Comedy Central announced the decision to end the show's television run on Wednesday.

Cliff's manager Rina Bloomberg - who with him co-founded the online radio platform CliffCentral, which formed the basis of the show - criticised the way the decision was reported.

“What I was disappointed about was that it created the perception that CliffCentral was closed,” she said.

“We're still dealing with clients today... who think we're gone... We (CliffCentral and Comedy Central) were actually saying the same thing.”

Cliff said the reporting had sought to make the decision look like a fight, when actually there was no “grumpiness” between the parties.

Asked about his departure from radio station 5fm at the end of March, before CliffCentral came into being, Cliff said he had resigned.

“It wasn't a mutual decision. I left,” he said.

“Rina is a strategic thinker and we'd been planning for about two years, 'What's next?', you have to think of that.”

Bloomberg said: “We always knew this (CliffCentral) would be next, but when is the right time? And (at) 5fm, for the last 10 years, Gareth's been on an annual contract, and paid hourly.”

While they were not certain that this was the right time to launch the new platform, they had decided to do it.

They said CliffCentral was sustainable, and “very much so”.

Cliff was not sure of the new platform's listenership yet.

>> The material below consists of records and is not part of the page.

## src/hw/rtl/tli_pkg.sv

```systemverilog
package tli_pkg;

  localparam int DATA_W     = 32;
  localparam int MAX_POINTS = 64;
  localparam int PTR_W      = $clog2(MAX_POINTS);
  localparam int CNT_W      = 7;
  localparam int PROD_W     = 2 * DATA_W;

  localparam logic FUNC_WRITE = 1'b0;
  localparam logic FUNC_QUERY = 1'b1;

  localparam logic [1:0] ST_OK   = 2'd0;
  localparam logic [1:0] ST_ZERO = 2'd1;
  localparam logic [1:0] ST_SAT  = 2'd2;

  typedef struct packed {
    logic [DATA_W-1:0] num_a;
    logic [DATA_W-1:0] num_b;
    logic [DATA_W-1:0] den;
  } md_req_t;

endpackage

```

## src/hw/rtl/tli_muldiv.sv

```systemverilog
module tli_muldiv import tli_pkg::*; (
  input  logic              clk,
  input  logic              rst_n,
  input  logic              start,
  input  md_req_t           req,
  output logic              done,
  output logic [PROD_W-1:0] quot
);

  typedef enum logic [1:0] {U_IDLE, U_MUL, U_ADD, U_DIV} ustate_t;

  ustate_t                  state_r;
  logic                     done_r;
  logic [$clog2(PROD_W)-1:0] cnt_r;
  logic [PROD_W-1:0]        acc_r;
  logic [PROD_W-1:0]        mcand_r;
  logic [DATA_W-1:0]        mplier_r;
  logic [DATA_W-1:0]        den_r;
  logic [DATA_W-1:0]        rem_r;
  logic [DATA_W:0]          trial;
  logic                     ge;
  logic [DATA_W:0]          diff;

  assign trial = {rem_r, acc_r[PROD_W-1]};
  assign ge    = trial >= {1'b0, den_r};
  assign diff  = trial - {1'b0, den_r};

  always_ff @(posedge clk) begin
    if (!rst_n) begin
      state_r <= U_IDLE;
      done_r  <= 1'b0;
      cnt_r   <= '0;
    end else begin
      done_r <= 1'b0;
      case (state_r)
        U_IDLE: begin
          if (start) begin
            mcand_r  <= {{(PROD_W-DATA_W){1'b0}}, req.num_a};
            mplier_r <= req.num_b;
            den_r    <= req.den;
            acc_r    <= '0;
            cnt_r    <= '0;
            state_r  <= U_MUL;
          end
        end
        U_MUL: begin
          if (mplier_r[0]) begin
            acc_r <= acc_r + mcand_r;
          end
          mcand_r  <= {mcand_r[PROD_W-2:0], 1'b0};
          mplier_r <= {1'b0, mplier_r[DATA_W-1:1]};
          cnt_r    <= cnt_r + 1'b1;
          if (cnt_r == $bits(cnt_r)'(DATA_W - 1)) begin
            state_r <= U_ADD;
          end
        end
        U_ADD: begin
          // bias by half the divisor for round to nearest
          acc_r   <= acc_r + {{(PROD_W-DATA_W+1){1'b0}}, den_r[DATA_W-1:1]};
          rem_r   <= '0;
          cnt_r   <= '0;
          state_r <= U_DIV;
        end
        U_DIV: begin
          rem_r <= ge ? diff[DATA_W-1:0] : trial[DATA_W-1:0];
          acc_r <= {acc_r[PROD_W-2:0], ge};
          cnt_r <= cnt_r + 1'b1;
          if (cnt_r == $bits(cnt_r)'(PROD_W - 1)) begin
            done_r  <= 1'b1;
            state_r <= U_IDLE;
          end
        end
        default: state_r <= U_IDLE;
      endcase
    end
  end

  assign done = done_r;
  assign quot = acc_r;

endmodule
```
==> config.mk <==
export PLATFORM = sky130hd
export DESIGN_NAME = tphi_ram
export DESIGN_NICKNAME = d
export VERILOG_FILES = /design/src/sv/tphi_ram.sv
export SDC_FILE = /design/constraint.sdc
export NUM_CORES = 1
export LEC_CHECK = 0
export BUFFER_PORTS_ARGS = -buffer_cell sky130_fd_sc_hd__buf_2
export CELL_PAD_IN_SITES_DETAIL_PLACEMENT = 0
export CELL_PAD_IN_SITES_GLOBAL_PLACEMENT = 2
export CORE_MARGIN = 2
export CORE_UTILIZATION = 42
export CTS_BUF_LIST = sky130_fd_sc_hd__clkbuf_2 sky130_fd_sc_hd__clkbuf_4 sky130_fd_sc_hd__clkbuf_8
export CTS_CLUSTER_SIZE = 16
export DETAILED_ROUTE_END_ITERATION = 7
export GPL_ROUTABILITY_DRIVEN = 0
export HOLD_SLACK_MARGIN = 0.15
export PLACE_DENSITY = 0.74
export SYNTH_ARGS = -nofsm -noshare
export SYNTH_HDL_FRONTEND = slang
export SYNTH_SLANG_ARGS = --single-unit
export TNS_END_PERCENT = 10
==> constraint.sdc <==
create_clock -name clk -period 4.5 [get_ports clk]
set_input_delay 0.675 -clock clk [delete_from_list [all_inputs] [get_ports clk]]
set_output_delay 0.675 -clock clk [all_outputs]
set_load 0.03 [all_outputs]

They were looking at the figures for the first time now.

“We don't want to commit arson on our business by releasing something that we are not 100 percent sure on,” he said.

He felt the advantage of online radio, versus normal radio, was that CliffCentral was not hamstrung by “irritating” regulations.

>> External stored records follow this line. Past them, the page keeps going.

--- src/rtl/core/tdf_pkg.sv ---
`timescale 1ns / 1ps
`default_nettype none

package tdf_pkg;

    localparam int VALUE_BITS_DEF = 32;
    localparam int PRIME_BITS     = 32;

    typedef struct packed {
        logic done;
        logic exact;
    } div_status_t;

endpackage

`default_nettype wire

--- src/rtl/core/trial_division_factorizer.sv ---
// Each trial runs one division on a bit-serial divider (one quotient bit per
//   cycle); each item also passes through an accept step and a final step.
// Throughput: one item at a time; a 32-bit prime near 2^32 takes about 21850
//   divisions. Small inputs (0, 1) skip the divider and go straight to the final step.
// Reset: rst_n asynchronous, active low; clears the sequencer, the divider and
//   the output register, and the block then accepts a new item.
`timescale 1ns / 1ps
`default_nettype none

module trial_division_factorizer
    import tdf_pkg::*;
#(
    parameter int VALUE_BITS = VALUE_BITS_DEF
)
(
    input  wire logic                                 clk,
    input  wire logic                                 rst_n,
    input  wire logic                                 s_axis_tvalid,
    output logic                                      s_axis_tready,
    input  wire logic [((VALUE_BITS + 7) / 8) * 8-1:0] s_axis_tdata,  // value
    output logic                                      m_axis_tvalid,
    input  wire logic                                 m_axis_tready,
    output logic      [PRIME_BITS-1:0]                m_axis_tdata,  // prime
    output logic                                      m_axis_tuser,  // has_factor
    output logic                                      m_axis_tlast
);

    localparam int CAND_BITS = (VALUE_BITS + 1) / 2 + 2;

    typedef enum logic [2:0] {
        ST_IDLE,
        ST_START,
        ST_WAIT,
        ST_EVAL,
        ST_FINAL
    } state_t;

    typedef enum logic [1:0] {
        PH_TWO,
        PH_THREE,
        PH_LOW,
        PH_HIGH
    } phase_t;

    state_t                state_reg,      state_next;
    phase_t                phase_reg,      phase_next;
    logic [VALUE_BITS-1:0] rem_reg,        rem_next;
    logic [CAND_BITS-1:0]  cand_reg,       cand_next;
    logic                  check_reg,      check_next;
    logic                  pend_valid_reg, pend_valid_next;
    logic [VALUE_BITS-1:0] pend_prime_reg, pend_prime_next;
    logic                  out_valid_reg,  out_valid_next;
    logic [PRIME_BITS-1:0] out_prime_reg,  out_prime_next;
    logic                  out_has_reg,    out_has_next;
    logic                  out_last_reg,   out_last_next;

    logic [VALUE_BITS-1:0] in_value;
    logic [VALUE_BITS-1:0] div_quo;
    div_status_t           div_status;
    logic                  div_start;
    logic                  out_free;
    logic                  past_limit;

    assign in_value   = s_axis_tdata[VALUE_BITS-1:0];
    assign div_start  = (state_reg == ST_START);
    assign out_free   = !out_valid_reg || m_axis_tready;
    assign past_limit = check_reg && (VALUE_BITS'(cand_reg) > div_quo);

    tdf_div #(
        .VALUE_BITS (VALUE_BITS),
        .CAND_BITS  (CAND_BITS)
    ) u_div (
        .clk      (clk),
        .rst_n    (rst_n),
        .start    (div_start),
        .dividend (rem_reg),
        .divisor  (cand_reg),
        .quotient (div_quo),
        .status   (div_status)
    );

    always_comb
    begin
        state_next      = state_reg;
        phase_next      = phase_reg;
        rem_next        = rem_reg;
        cand_next       = cand_reg;
        check_next      = check_reg;
        pend_valid_next = pend_valid_reg;
        pend_prime_next = pend_prime_reg;
        out_valid_next  = out_valid_reg;
        out_prime_next  = out_prime_reg;
        out_has_next    = out_has_reg;
        out_last_next   = out_last_reg;

        if (out_valid_reg && m_axis_tready)
        begin
            out_valid_next = 1'b0;
        end

        unique case (state_reg)
            ST_IDLE:
            begin
                if (s_axis_tvalid)
                begin
                    pend_valid_next = 1'b0;
                    if (in_value > VALUE_BITS'(1))
                    begin
                        rem_next   = in_value;
                        cand_next  = CAND_BITS'(2);
                        phase_next = PH_TWO;
                        check_next = 1'b0;
                        state_next = ST_START;
                    end
                    else
                    begin
                        state_next = ST_FINAL;
                    end
                end
            end
            ST_START:
            begin
                state_next = ST_WAIT;
            end
            ST_WAIT:
            begin
                if (div_status.done)
                begin
                    state_next = ST_EVAL;
                end
            end
            ST_EVAL:
            begin
                if (out_free)
                begin
                    if (past_limit)
                    begin
                        // leftover cofactor is prime
                        if (rem_reg > VALUE_BITS'(1))
                        begin
                            if (pend_valid_reg)
                            begin
                                out_valid_next = 1'b1;
                                out_prime_next = PRIME_BITS'(pend_prime_reg);
                                out_has_next   = 1'b1;
                                out_last_next  = 1'b0;
                            end
                            pend_valid_next = 1'b1;
                            pend_prime_next = rem_reg;
                        end
                        state_next = ST_FINAL;
                    end
                    else if (div_status.exact)
                    begin
                        // hold the new factor back until the next one shows whether it ends the run
                        if (pend_valid_reg)
                        begin
                            out_valid_next = 1'b1;
                            out_prime_next = PRIME_BITS'(pend_prime_reg);
                            out_has_next   = 1'b1;
                            out_last_next  = 1'b0;
                        end
                        pend_valid_next = 1'b1;
                        pend_prime_next = VALUE_BITS'(cand_reg);
                        rem_next        = div_quo;
                        check_next      = 1'b0;
                        state_next      = (div_quo == VALUE_BITS'(1)) ? ST_FINAL : ST_START;
                    end
                    else
                    begin
                        unique case (phase_reg)
                            PH_TWO:
                            begin
                                cand_next  = CAND_BITS'(3);
                                phase_next = PH_THREE;
                                check_next = 1'b0;
                            end
                            PH_THREE:
                            begin
                                cand_next  = CAND_BITS'(5);
                                phase_next = PH_LOW;
                                check_next = 1'b1;
                            end
                            PH_LOW:
                            begin
                                cand_next  = cand_reg + CAND_BITS'(2);
                                phase_next = PH_HIGH;
                                check_next = 1'b0;
                            end
                            PH_HIGH:
                            begin
                                cand_next  = cand_reg + CAND_BITS'(4);
                                phase_next = PH_LOW;
                                check_next = 1'b1;
                            end
                            default:
                            begin
                                phase_next = PH_TWO;
                            end
                        endcase
                        state_next = ST_START;
                    end
                end
            end
            ST_FINAL:
            begin
                if (out_free)
                begin
                    out_valid_next  = 1'b1;
                    out_prime_next  = pend_valid_reg ? PRIME_BITS'(pend_prime_reg) : '0;
                    out_has_next    = pend_valid_reg;
                    out_last_next   = 1'b1;
                    pend_valid_next = 1'b0;
                    state_next      = ST_IDLE;
                end
            end
            default:
            begin
                state_next = ST_IDLE;
            end
        endcase
    end

    always_ff @(posedge clk or negedge rst_n)
    begin
        if (!rst_n)
        begin
            state_reg      <= ST_IDLE;
            phase_reg      <= PH_TWO;
            rem_reg        <= '0;
            cand_reg       <= '0;
            check_reg      <= 1'b0;
            pend_valid_reg <= 1'b0;
            pend_prime_reg <= '0;
            out_valid_reg  <= 1'b0;
            out_prime_reg  <= '0;
            out_has_reg    <= 1'b0;
            out_last_reg   <= 1'b0;
        end
        else
        begin
            state_reg      <= state_next;
            phase_reg      <= phase_next;
            rem_reg        <= rem_next;
            cand_reg       <= cand_next;
            check_reg      <= check_next;
            pend_valid_reg <= pend_valid_next;
            pend_prime_reg <= pend_prime_next;
            out_valid_reg  <= out_valid_next;
            out_prime_reg  <= out_prime_next;
            out_has_reg    <= out_has_next;
            out_last_reg   <= out_last_next;
        end
    end

    assign s_axis_tready = (state_reg == ST_IDLE);
    assign m_axis_tvalid = out_valid_reg;
    assign m_axis_tdata  = out_prime_reg;
    assign m_axis_tuser  = out_has_reg;
    assign m_axis_tlast  = out_last_reg;

    a_idle_no_pending: assert property (@(posedge clk) disable iff (!rst_n)
        state_reg == ST_IDLE |-> !pend_valid_reg)
        else $error("factor left pending at end of run");

    a_cand_bound: assert property (@(posedge clk) disable iff (!rst_n)
        !cand_reg[CAND_BITS-1])
        else $error("trial divisor outgrew its range");

    a_rem_above_one: assert property (@(posedge clk) disable iff (!rst_n)
        state_reg == ST_START |-> rem_reg > VALUE_BITS'(1))
        else $error("division started on a finished cofactor");

    a_accept_leaves_idle: assert property (@(posedge clk) disable iff (!rst_n)
        s_axis_tvalid && s_axis_tready |=> state_reg != ST_IDLE)
        else $error("accepted item not started");

    a_last_has_no_pending: assert property (@(posedge clk) disable iff (!rst_n)
        state_reg == ST_FINAL && out_free |=> out_valid_reg && out_last_reg)
        else $error("run ended without a last item");

endmodule

`default_nettype wire

--- src/rtl/core/tdf_div.sv ---
`timescale 1ns / 1ps
`default_nettype none

module tdf_div
    import tdf_pkg::*;
#(
    parameter int VALUE_BITS = VALUE_BITS_DEF,
    parameter int CAND_BITS  = (VALUE_BITS + 1) / 2 + 2
)
(
    input  wire logic                  clk,
    input  wire logic                  rst_n,
    input  wire logic                  start,
    input  wire logic [VALUE_BITS-1:0] dividend,
    input  wire logic [CAND_BITS-1:0]  divisor,
    output logic      [VALUE_BITS-1:0] quotient,
    output div_status_t                status
);

    localparam int CNT_BITS = $clog2(VALUE_BITS + 1);

    logic [VALUE_BITS-1:0] quo_reg,  quo_next;
    logic [CAND_BITS-1:0]  part_reg, part_next;
    logic [CAND_BITS-1:0]  dsr_reg,  dsr_next;
    logic [CNT_BITS-1:0]   cnt_reg,  cnt_next;
    logic                  busy_reg, busy_next;
    logic                  done_reg, done_next;

    logic [CAND_BITS:0]    trial;
    logic [CAND_BITS:0]    diff;
    logic                  qbit;

    // one quotient bit per cycle: shift the next dividend bit into the partial remainder
    assign trial = {part_reg, quo_reg[VALUE_BITS-1]};
    assign qbit  = (trial >= {1'b0, dsr_reg});
    assign diff  = trial - {1'b0, dsr_reg};

    always_comb
    begin
        quo_next  = quo_reg;
        part_next = part_reg;
        dsr_next  = dsr_reg;
        cnt_next  = cnt_reg;
        busy_next = busy_reg;
        done_next = 1'b0;
        if (start)
        begin
            quo_next  = dividend;
            part_next = '0;
            dsr_next  = divisor;
            cnt_next  = CNT_BITS'(VALUE_BITS);
            busy_next = 1'b1;
        end
        else if (busy_reg)
        begin
            quo_next  = {quo_reg[VALUE_BITS-2:0], qbit};
            part_next = qbit ? diff[CAND_BITS-1:0] : trial[CAND_BITS-1:0];
            cnt_next  = cnt_reg - CNT_BITS'(1);
            if (cnt_reg == CNT_BITS'(1))
            begin
                busy_next = 1'b0;
                done_next = 1'b1;
            end
        end
    end

    always_ff @(posedge clk or negedge rst_n)
    begin
        if (!rst_n)
        begin
            quo_reg  <= '0;
            part_reg <= '0;
            dsr_reg  <= '0;
            cnt_reg  <= '0;
            busy_reg <= 1'b0;
            done_reg <= 1'b0;
        end
        else
        begin
            quo_reg  <= quo_next;
            part_reg <= part_next;
            dsr_reg  <= dsr_next;
            cnt_reg  <= cnt_next;
            busy_reg <= busy_next;
            done_reg <= done_next;
        end
    end

    assign quotient     = quo_reg;
    assign status.done  = done_reg;
    assign status.exact = (part_reg == '0);

    a_start_idle: assert property (@(posedge clk) disable iff (!rst_n)
        start |-> !busy_reg)
        else $error("division started while busy");

    a_done_ends_busy: assert property (@(posedge clk) disable iff (!rst_n)
        done_reg |-> !busy_reg && $past(busy_reg))
        else $error("done without a finished division");

    a_count_run: assert property (@(posedge clk) disable iff (!rst_n)
        busy_reg |-> cnt_reg != '0)
        else $error("bit counter ran out while busy");

endmodule

`default_nettype wire
--- config.mk ---
export PLATFORM = sky130hd
export DESIGN_NAME = trial_division_factorizer
export DESIGN_NICKNAME = d
export VERILOG_FILES = /design/src/rtl/core/tdf_pkg.sv /design/src/rtl/core/trial_division_factorizer.sv /design/src/rtl/core/tdf_div.sv
export SDC_FILE = /design/constraint.sdc
export NUM_CORES = 1
export LEC_CHECK = 0
export ABC_AREA = 1
export BUFFER_PORTS_ARGS = -buffer_cell sky130_fd_sc_hd__buf_2
export CORE_MARGIN = 3
export CORE_UTILIZATION = 60
export DETAILED_ROUTE_END_ITERATION = 8
export MAX_ROUTING_LAYER = met4
export PLACE_DENSITY = 0.75
export SETUP_SLACK_MARGIN = 0.2
export SYNTH_ARGS = -nofsm -noshare
export SYNTH_HDL_FRONTEND = slang
export SYNTH_SLANG_ARGS = --single-unit
--- constraint.sdc ---
create_clock -name clk -period 5.85 [get_ports clk]
set_clock_uncertainty 0.1 [all_clocks]
set_input_delay 1.17 -clock clk [delete_from_list [all_inputs] [get_ports clk]]
set_output_delay 1.17 -clock clk [all_outputs]
set_load 0.01 [all_outputs]
Word-level counts from Yosys, hierarchy flattened --
Index checks and enable logic that the tools add are counted.
Operators by class: add/subtract/negate cells 4, order comparisons 4, equality and inequality tests 20, muxes and demuxes 89, reductions and logical operators 21
Operators with widths (count):
- 32-bit 2-to-1 mux | 17
- 18-bit 2-to-1 mux | 8
- 32-bit one-hot mux with 2 select lines | 2
- 18-bit one-hot mux with 4 select lines | 1
- 32-bit by 1-bit > comparator with 1-bit output (second input constant) | 2
- 1-bit 2-to-1 mux | 36
- 18-bit one-hot mux with 2 select lines | 1
- 32-bit by 1-bit == test with 1-bit output (second input constant) | 1
- 18-bit by 32-bit > comparator with 1-bit output | 1
- 3-bit 2-to-1 mux | 8
- 19-bit by 18-bit >= comparator with 1-bit output | 1
- 18-bit by 2-bit adder with 18-bit output (second input constant) | 1
- 18-bit by 3-bit adder with 18-bit output (second input constant) | 1
- 18-bit logical NOT | 1
- 6-bit AND reduction | 3
- 18-bit subtractor | 1
- 3-bit one-hot mux with 5 select lines | 1
- 6-bit 2-to-1 mux | 2
- 2-bit != test (second input constant) | 6
- 2-bit 2-to-1 mux | 5
- 1-bit one-hot mux with 2 select lines | 5
- 5-bit AND reduction | 2
- 4-bit AND reduction | 2
- 2-bit nonzero test | 4
- other kinds (19) | 26
Word-level totals: register bits after elaboration 200, bits of input ports 36, output and inout port bits 36, word-level logic and storage cells 155

Longest topological paths before layout --
Gate-level depths: netlist of run 1.
depth after elaboration 7, mapped depth 21, mapped depth without buffers 20

Modules after synthesis --
A second synthesis of run 1 with hierarchy kept.
Second synthesis, totals: cells, all modules 1638, area, all modules 12366.9 um2
Modules (own cells, without submodules):
- trial_division_factorizer | instances 1, cells each 1037, area each 7748.7 um2, sequential area each 3103.0 um2
- tdf_div | instances 1, cells each 601, area each 4618.2 um2, sequential area each 1901.8 um2

Least setup slack after synthesis of run 1 --
Ideal clock, no wire load.
path type input to register, from input s_axis_tdata[2], to register cand_reg[1], library setup time 117 ps, data arrival time 2459 ps, data required time 5633 ps, path slack 3174 ps, cell stages on the path 12, buffers on the path 1, cell sequence or2_2 nor3_1 nand2_1 nor2_1 nand2_1 o21ai_1 nor2_2 nand3_1 nand2_2 buf_2 nand3_1 nand2_1
On the way: cells in the longest elaborated chain, start to end 3
RTL lines:
- start, declared | line trial_division_factorizer.sv:20 | input wire logic [((VALUE_BITS + 7) / 8) * 8-1:0] s_axis_tdata,
- 32-bit by 1-bit > comparator with 1-bit output | line trial_division_factorizer.sv:107 | if (in_value > VALUE_BITS'(1))
- 2-bit by 1-bit != test with 1-bit output (no source line)
- 6-bit AND reduction (no source line)
- end signal, assigned | line trial_division_factorizer.sv:245 | cand_reg <= cand_next;
- end, declared | line trial_division_factorizer.sv:48 | logic [CAND_BITS-1:0] cand_reg, cand_next;
No other way between the ends. A chain may end at the register's enable or synchronous reset.

Worst setup path in the final report of run 1 --
from register cand_reg[11], to register out_last_reg, in the netlist m_axis_tlast
On the way: cells in the longest elaborated chain, start to end 5, elaborated cells on any way between the ends 8, those cells by class order compare (1); eq/ne (2); mux (3); reduce/logical (2)
RTL lines:
- 18-bit by 32-bit > comparator with 1-bit output * | line trial_division_factorizer.sv:67 | assign past_limit = check_reg && (VALUE_BITS'(cand_reg) > div_quo);
- 1-bit logical AND * | line trial_division_factorizer.sv:67
- 1-bit 2-to-1 mux | line trial_division_factorizer.sv:136 | if (past_limit)
- 1-bit 2-to-1 mux | line trial_division_factorizer.sv:134 | if (out_free)
- 1-bit one-hot mux with 2 select lines | line trial_division_factorizer.sv:101 | unique case (state_reg)
- end signal, assigned | line trial_division_factorizer.sv:252 | out_last_reg <= out_last_next;
- end, declared | line trial_division_factorizer.sv:55 | logic out_last_reg, out_last_next;
Every way passes the cells marked *; elsewhere a longest branch is shown, timed or not. The select of a mux whose other input is x is not followed.

==> impl_metrics.yaml, run 1 <==
status:
  status: "finished, final reports clean"
pwr:
  leakagePower_nw: 6.44
  ir_drop_uv: 190
  switchingPower_uw: 638
  clkPwrFrac_pct: 46.0
  swShare_pct: 24.0
  p_comb_share_pct: 2.2
  powerDensity_nw_per_um2: 214
  seq_power_share_pct: 51.9
  power.internal_mw: 2.02
placement:
  place_congestion: 0.917
  postPlaceCellArea_um2: 11800
  dp_hpwl_mm: 22.1
  portBuffers: 71
detailed_routing:
  drtAntennaViolNets: 0
  wirelength_mm: 31.9
  dr_total_vias: 10600
  firstDrtPassIters: 7
  via_per_inst: 5.82
  wl_per_cell_um: 17.5
  drtIter0Drc: 1108
  drc: 0
synthesis:
  synth_area_leader_cell: "dfrtp_1"
  syn-cell-area_um2: 11400
  synth.distinct_cells: 50
  yosys_warnings: 0
  synth_top_area_share_pct: 44.0
  synthTopCellsByArea: "dfrtp_1 44%, nand2_1 17%, inv_1 5.4%"
  ys_seq_area_share_pct: 44.0
  syn-num-nets: 1611
  synthCells: 1534
  synth_commonest_cells: "507 x nand2_1, 200 x dfrtp_1, 164 x inv_1, 115 x o21ai_0"
  synth_most_common_cell: "nand2_1"
  synth_seq_cells: 200
  synthArstFlopShare_pct: 100
  synth_edf_count: 0
  synthFlopType: "dfrtp_1"
  synth.avg_cell_area_um2: 7.41
setup_path:
  crit_type: "reg2reg"
  endpoint_kind: "flop"
  critPathArrivalTime_ns: 3.64
  worstReg2RegStart: "cand_reg[11]$_DFFE_PN0P_"
  critPathLaunch: "cand_reg[11]$_DFFE_PN0P_"
  critPathRequiredTime_ns: 6.12
  cp-start-kind: "flop"
  path_max_fanout: 39
clock_network:
  cts_resized: 0
  cts_hold_buf: 0
  htree_levels: 4
  cts_max_path_buffers: 2
  cts_root_buffer: "clkbuf_16"
  clock_sinks: 200
  path_clk_slew_ns: 0.08
  postCtsSetupBuffers: 0
  cts_inserted_buffers: 17
  clock_latency_ns: 0.44
  cts_tree: "yes"
floorplan:
  rows: 49
  ios: 72
  dieHeight_um: 144
  fp.dieArea_um2: 20600
  core-area_um2: 18300
  initial_core_util_pct: 62.2
  dieWidth_um: 144
grt:
  grt_pass1_wl_mm: 51.9
  grt_pass1_vias: 9881
  grt_antenna_before_repair: 1
  grt.overflow.total: 0
  grt_max_degree: 123
  grt_use_total_pct: 32.7
job:
  maxCapViolations: 0
timing:
  fin_crit_sh_pct: 57.6
  setup-violations-final: 0
  timing.fmax_mhz: 297
  tns_ns: 0
  post-route-min-period_ns: 3.37
  slew_viol_final: 0
  slew_headroom_pct: 32.5
  tightestPinTransition_ns: 1.01
  rsz0062_at_grt: "no"
  finalHoldViolCount: 0
finish:
  fin_nets: 1652
  syn_to_final_growth_pct: 9.32
  drive_above_1_share_pct: 8.94
  design_area_um2: 12400
worst_hold_path:
  hp-class: "reg2reg"
  worstHoldStart: "m_axis_tdata[31]$_DFFE_PN0P_"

“I think people are crying out for a different kind of offering and more and more the internet is where you are finding exactly what you want,” he said.

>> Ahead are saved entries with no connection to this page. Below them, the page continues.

--- src/sv/it3_pkg.sv ---
// Shared types and constants for the three-channel interval timer.
package it3_pkg;

    typedef enum logic [2:0] {
        OP_IO_WRITE  = 3'd0,
        OP_IO_READ   = 3'd1,
        OP_TICK      = 3'd2,
        OP_ADVANCE   = 3'd3,
        OP_SYS_WRITE = 3'd4,
        OP_SYS_READ  = 3'd5,
        OP_UNUSED6   = 3'd6,
        OP_UNUSED7   = 3'd7
    } op_t;

    typedef enum logic [2:0] {
        ST_IDLE,
        ST_CHAN,
        ST_DIV,
        ST_FINISH,
        ST_OUT
    } state_t;

    localparam logic [15:0] DATA_BASE = 16'h0040;
    localparam logic [15:0] CMD_PORT  = 16'h0043;
    localparam logic [7:0]  SYS_MASK  = 8'h0F;
    localparam int unsigned NUM_CHAN  = 3;
    localparam int unsigned DIV_BITS  = 32;

endpackage
### src/flat_wrapper.sv
// flat-port wrapper written by rule: the top's interface ports become plain ports
module pde_front_flat import pde_pkg::*;
  (clk, rst_n, q_valid, q_item, q_pop, blk_in_valid, blk_in_block_value, blk_in_chunk_end, blk_in_ready);
  pde_in_if blk_in_i ();
  input  logic clk;
  input  logic rst_n;
  output logic q_valid;
  output pde_pkg::pde_item_t q_item;
  input  logic q_pop;
  input wire logic [$bits(blk_in_i.valid)-1:0] blk_in_valid;
  input wire logic [$bits(blk_in_i.block_value)-1:0] blk_in_block_value;
  input wire logic [$bits(blk_in_i.chunk_end)-1:0] blk_in_chunk_end;
  output wire logic [$bits(blk_in_i.ready)-1:0] blk_in_ready;
  assign blk_in_i.valid = blk_in_valid;
  assign blk_in_i.block_value = blk_in_block_value;
  assign blk_in_i.chunk_end = blk_in_chunk_end;
  assign blk_in_ready = blk_in_i.ready;
  pde_front u_core (.clk(clk), .rst_n(rst_n), .blk_in(blk_in_i), .q_valid(q_valid), .q_item(q_item), .q_pop(q_pop));
endmodule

With CliffCentral having filled its line-up between 6am and 6pm, its next step was to expand into night time, which offered a different audience. It would also look at the weekend.

Asked about the current state of commercial radio in South Africa, Cliff said he felt it was becoming its own worst enemy.

“It's just that radio itself is becoming a difficult vehicle because it is over-commercialised, I think,” he said.

“You have news, traffic, weather, sport in bulletins that are sponsored, that are complex... Radio is packed with stuff that isn't necessarily for the audience.

“Now (on the new online platform), everything you are hearing is almost 100 percent pure content, which is something radio can't do.”